▶ **What is required**
Below are the entries; give again exactly the lines from the one mentioning "fb_vld_q | 0.25 | 0 |" through the one mentioning "byte_out[5] | 1.11 | 4 |", inclusive.

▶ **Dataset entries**
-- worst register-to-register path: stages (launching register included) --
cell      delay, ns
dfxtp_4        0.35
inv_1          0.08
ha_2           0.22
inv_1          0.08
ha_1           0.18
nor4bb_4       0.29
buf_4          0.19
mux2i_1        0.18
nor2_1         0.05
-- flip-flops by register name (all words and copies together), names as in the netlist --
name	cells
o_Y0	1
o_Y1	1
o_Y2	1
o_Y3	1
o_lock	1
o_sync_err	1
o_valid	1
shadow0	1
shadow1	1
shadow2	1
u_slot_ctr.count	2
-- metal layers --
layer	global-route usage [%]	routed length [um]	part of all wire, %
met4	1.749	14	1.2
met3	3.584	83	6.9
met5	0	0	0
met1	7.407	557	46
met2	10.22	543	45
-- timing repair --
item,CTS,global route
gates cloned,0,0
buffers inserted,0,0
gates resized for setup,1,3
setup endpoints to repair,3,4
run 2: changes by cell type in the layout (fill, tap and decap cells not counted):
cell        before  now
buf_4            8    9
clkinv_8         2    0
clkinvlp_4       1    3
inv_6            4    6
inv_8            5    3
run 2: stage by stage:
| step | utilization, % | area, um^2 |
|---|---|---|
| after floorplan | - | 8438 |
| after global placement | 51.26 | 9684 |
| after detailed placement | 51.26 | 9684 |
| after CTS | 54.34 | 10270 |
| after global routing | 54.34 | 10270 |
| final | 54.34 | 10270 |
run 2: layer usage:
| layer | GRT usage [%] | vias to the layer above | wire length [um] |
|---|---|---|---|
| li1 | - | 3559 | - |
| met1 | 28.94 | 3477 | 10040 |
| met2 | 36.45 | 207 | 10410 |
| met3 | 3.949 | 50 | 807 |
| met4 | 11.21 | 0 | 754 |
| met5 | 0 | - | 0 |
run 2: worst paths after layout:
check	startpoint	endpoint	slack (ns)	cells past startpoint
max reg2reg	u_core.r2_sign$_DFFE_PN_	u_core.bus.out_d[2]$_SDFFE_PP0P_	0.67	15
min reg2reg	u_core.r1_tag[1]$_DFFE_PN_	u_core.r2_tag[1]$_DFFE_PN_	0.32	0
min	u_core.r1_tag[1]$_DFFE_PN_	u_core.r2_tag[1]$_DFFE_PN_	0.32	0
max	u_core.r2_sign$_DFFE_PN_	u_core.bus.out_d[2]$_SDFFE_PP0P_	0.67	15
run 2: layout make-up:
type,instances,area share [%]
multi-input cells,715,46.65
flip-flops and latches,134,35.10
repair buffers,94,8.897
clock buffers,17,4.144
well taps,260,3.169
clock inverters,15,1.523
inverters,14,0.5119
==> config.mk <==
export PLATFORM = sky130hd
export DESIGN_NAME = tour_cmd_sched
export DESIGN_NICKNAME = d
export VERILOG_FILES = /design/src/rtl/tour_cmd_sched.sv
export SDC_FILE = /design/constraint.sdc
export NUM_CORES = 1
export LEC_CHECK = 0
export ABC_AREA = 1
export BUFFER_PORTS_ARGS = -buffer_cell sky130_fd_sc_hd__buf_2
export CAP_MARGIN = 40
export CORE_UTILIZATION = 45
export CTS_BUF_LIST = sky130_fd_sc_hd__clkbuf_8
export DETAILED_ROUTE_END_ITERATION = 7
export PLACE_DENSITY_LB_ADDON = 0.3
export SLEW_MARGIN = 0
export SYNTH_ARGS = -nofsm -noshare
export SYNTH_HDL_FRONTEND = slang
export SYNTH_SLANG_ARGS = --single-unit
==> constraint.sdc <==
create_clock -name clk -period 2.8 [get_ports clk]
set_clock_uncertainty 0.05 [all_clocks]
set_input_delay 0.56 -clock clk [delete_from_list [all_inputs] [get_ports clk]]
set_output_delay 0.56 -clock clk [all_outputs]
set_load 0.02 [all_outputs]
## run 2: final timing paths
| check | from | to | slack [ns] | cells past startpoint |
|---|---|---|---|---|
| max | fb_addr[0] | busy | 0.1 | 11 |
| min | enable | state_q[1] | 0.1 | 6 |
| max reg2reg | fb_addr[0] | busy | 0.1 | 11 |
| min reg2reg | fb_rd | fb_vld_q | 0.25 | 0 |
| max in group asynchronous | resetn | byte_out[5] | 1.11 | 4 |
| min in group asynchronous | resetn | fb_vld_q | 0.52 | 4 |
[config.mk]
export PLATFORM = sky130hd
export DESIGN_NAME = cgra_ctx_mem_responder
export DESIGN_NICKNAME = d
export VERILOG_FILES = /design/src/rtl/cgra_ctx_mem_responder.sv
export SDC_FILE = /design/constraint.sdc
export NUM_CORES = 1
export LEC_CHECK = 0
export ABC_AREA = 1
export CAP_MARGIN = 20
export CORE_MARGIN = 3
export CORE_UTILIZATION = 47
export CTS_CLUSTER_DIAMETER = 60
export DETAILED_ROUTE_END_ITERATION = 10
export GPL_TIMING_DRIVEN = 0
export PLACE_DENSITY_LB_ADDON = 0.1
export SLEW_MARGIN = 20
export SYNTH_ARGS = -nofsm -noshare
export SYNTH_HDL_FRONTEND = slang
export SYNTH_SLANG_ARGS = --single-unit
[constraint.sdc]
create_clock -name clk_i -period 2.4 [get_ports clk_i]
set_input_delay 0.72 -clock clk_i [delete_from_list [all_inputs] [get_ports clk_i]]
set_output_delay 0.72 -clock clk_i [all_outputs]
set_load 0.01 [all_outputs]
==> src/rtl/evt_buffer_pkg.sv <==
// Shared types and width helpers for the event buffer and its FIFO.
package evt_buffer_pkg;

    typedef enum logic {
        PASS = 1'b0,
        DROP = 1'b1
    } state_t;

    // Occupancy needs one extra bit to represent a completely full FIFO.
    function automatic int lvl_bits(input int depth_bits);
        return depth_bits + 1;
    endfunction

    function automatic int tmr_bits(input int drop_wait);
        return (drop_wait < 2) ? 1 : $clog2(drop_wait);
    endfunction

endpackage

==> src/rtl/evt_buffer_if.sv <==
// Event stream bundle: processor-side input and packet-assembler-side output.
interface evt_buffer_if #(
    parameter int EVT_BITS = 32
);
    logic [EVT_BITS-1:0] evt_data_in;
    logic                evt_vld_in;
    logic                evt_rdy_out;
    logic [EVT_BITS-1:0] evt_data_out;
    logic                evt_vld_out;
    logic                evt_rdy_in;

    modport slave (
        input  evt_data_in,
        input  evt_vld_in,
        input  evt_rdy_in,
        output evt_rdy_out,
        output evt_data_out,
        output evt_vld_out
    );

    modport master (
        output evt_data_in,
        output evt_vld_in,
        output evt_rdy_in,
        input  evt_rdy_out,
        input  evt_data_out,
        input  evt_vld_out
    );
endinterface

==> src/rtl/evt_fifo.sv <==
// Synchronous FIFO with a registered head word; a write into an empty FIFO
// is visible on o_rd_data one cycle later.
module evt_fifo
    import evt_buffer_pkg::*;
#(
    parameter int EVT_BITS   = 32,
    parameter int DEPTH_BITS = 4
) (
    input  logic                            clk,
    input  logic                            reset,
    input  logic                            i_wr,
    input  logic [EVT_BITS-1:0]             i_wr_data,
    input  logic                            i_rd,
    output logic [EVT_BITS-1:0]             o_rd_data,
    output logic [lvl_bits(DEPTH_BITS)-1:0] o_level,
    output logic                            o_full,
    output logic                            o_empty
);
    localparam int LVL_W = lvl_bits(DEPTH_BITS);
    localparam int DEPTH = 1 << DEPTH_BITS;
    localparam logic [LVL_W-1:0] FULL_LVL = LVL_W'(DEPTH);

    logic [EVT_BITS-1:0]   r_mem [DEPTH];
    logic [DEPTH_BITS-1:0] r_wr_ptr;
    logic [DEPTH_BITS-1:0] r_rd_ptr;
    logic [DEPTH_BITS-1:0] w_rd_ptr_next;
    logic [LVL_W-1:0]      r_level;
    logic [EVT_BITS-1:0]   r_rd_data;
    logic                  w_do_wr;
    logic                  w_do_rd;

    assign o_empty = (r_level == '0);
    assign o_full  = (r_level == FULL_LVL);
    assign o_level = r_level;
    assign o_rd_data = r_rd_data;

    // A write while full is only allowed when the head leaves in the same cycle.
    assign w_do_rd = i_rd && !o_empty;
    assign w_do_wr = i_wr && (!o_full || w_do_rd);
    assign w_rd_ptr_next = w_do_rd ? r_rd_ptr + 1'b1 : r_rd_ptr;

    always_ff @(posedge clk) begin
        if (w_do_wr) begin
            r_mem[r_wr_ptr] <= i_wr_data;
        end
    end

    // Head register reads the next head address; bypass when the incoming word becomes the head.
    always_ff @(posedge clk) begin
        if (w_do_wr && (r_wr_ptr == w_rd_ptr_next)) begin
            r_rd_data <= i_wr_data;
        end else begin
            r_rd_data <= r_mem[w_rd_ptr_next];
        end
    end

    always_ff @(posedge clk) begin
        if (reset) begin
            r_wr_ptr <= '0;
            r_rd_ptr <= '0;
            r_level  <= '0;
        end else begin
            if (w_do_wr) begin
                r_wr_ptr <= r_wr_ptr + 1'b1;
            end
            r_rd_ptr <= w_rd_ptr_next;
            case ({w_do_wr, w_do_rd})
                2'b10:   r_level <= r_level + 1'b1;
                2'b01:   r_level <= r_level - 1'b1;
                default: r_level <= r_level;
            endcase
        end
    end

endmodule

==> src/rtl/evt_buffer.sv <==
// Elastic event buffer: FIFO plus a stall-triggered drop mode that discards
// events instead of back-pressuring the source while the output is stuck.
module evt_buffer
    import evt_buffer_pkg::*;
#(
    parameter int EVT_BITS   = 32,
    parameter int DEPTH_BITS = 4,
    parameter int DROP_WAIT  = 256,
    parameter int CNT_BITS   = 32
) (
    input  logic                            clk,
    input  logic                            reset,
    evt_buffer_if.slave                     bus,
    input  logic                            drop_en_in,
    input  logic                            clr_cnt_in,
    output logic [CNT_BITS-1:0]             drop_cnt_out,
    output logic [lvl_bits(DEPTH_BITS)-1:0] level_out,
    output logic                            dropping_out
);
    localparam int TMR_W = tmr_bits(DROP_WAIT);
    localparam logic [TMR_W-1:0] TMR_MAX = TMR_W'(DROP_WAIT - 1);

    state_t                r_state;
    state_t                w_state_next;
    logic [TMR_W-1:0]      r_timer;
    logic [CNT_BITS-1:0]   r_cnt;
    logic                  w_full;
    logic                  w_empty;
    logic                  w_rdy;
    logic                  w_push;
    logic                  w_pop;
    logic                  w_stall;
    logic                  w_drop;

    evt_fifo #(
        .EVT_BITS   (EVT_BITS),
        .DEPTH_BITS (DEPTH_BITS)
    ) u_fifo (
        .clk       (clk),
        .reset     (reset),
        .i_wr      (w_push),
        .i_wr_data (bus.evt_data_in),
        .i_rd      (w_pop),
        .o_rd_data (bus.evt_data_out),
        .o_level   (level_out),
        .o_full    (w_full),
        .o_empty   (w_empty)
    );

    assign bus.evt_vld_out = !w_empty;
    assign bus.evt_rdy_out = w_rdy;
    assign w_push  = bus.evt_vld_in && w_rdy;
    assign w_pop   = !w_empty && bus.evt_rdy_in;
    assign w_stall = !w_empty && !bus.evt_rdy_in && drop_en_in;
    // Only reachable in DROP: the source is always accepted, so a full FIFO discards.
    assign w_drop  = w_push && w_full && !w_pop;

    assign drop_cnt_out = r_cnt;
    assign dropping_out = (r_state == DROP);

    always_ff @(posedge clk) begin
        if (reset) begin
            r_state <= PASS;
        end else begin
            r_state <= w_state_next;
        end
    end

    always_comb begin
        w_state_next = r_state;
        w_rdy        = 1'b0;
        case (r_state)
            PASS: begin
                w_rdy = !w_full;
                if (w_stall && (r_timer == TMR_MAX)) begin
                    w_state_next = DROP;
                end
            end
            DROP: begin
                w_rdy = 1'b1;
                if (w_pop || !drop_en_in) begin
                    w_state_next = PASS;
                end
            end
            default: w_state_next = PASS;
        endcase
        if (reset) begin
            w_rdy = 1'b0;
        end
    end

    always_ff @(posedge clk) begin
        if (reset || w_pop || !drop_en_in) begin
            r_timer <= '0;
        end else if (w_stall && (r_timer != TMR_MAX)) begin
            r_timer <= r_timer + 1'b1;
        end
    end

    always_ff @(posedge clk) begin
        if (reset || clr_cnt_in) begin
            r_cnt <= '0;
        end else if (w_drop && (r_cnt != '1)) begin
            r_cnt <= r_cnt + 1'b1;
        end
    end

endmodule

▶ **Solution below**
| min reg2reg | fb_rd | fb_vld_q | 0.25 | 0 |
| max in group asynchronous | resetn | byte_out[5] | 1.11 | 4 |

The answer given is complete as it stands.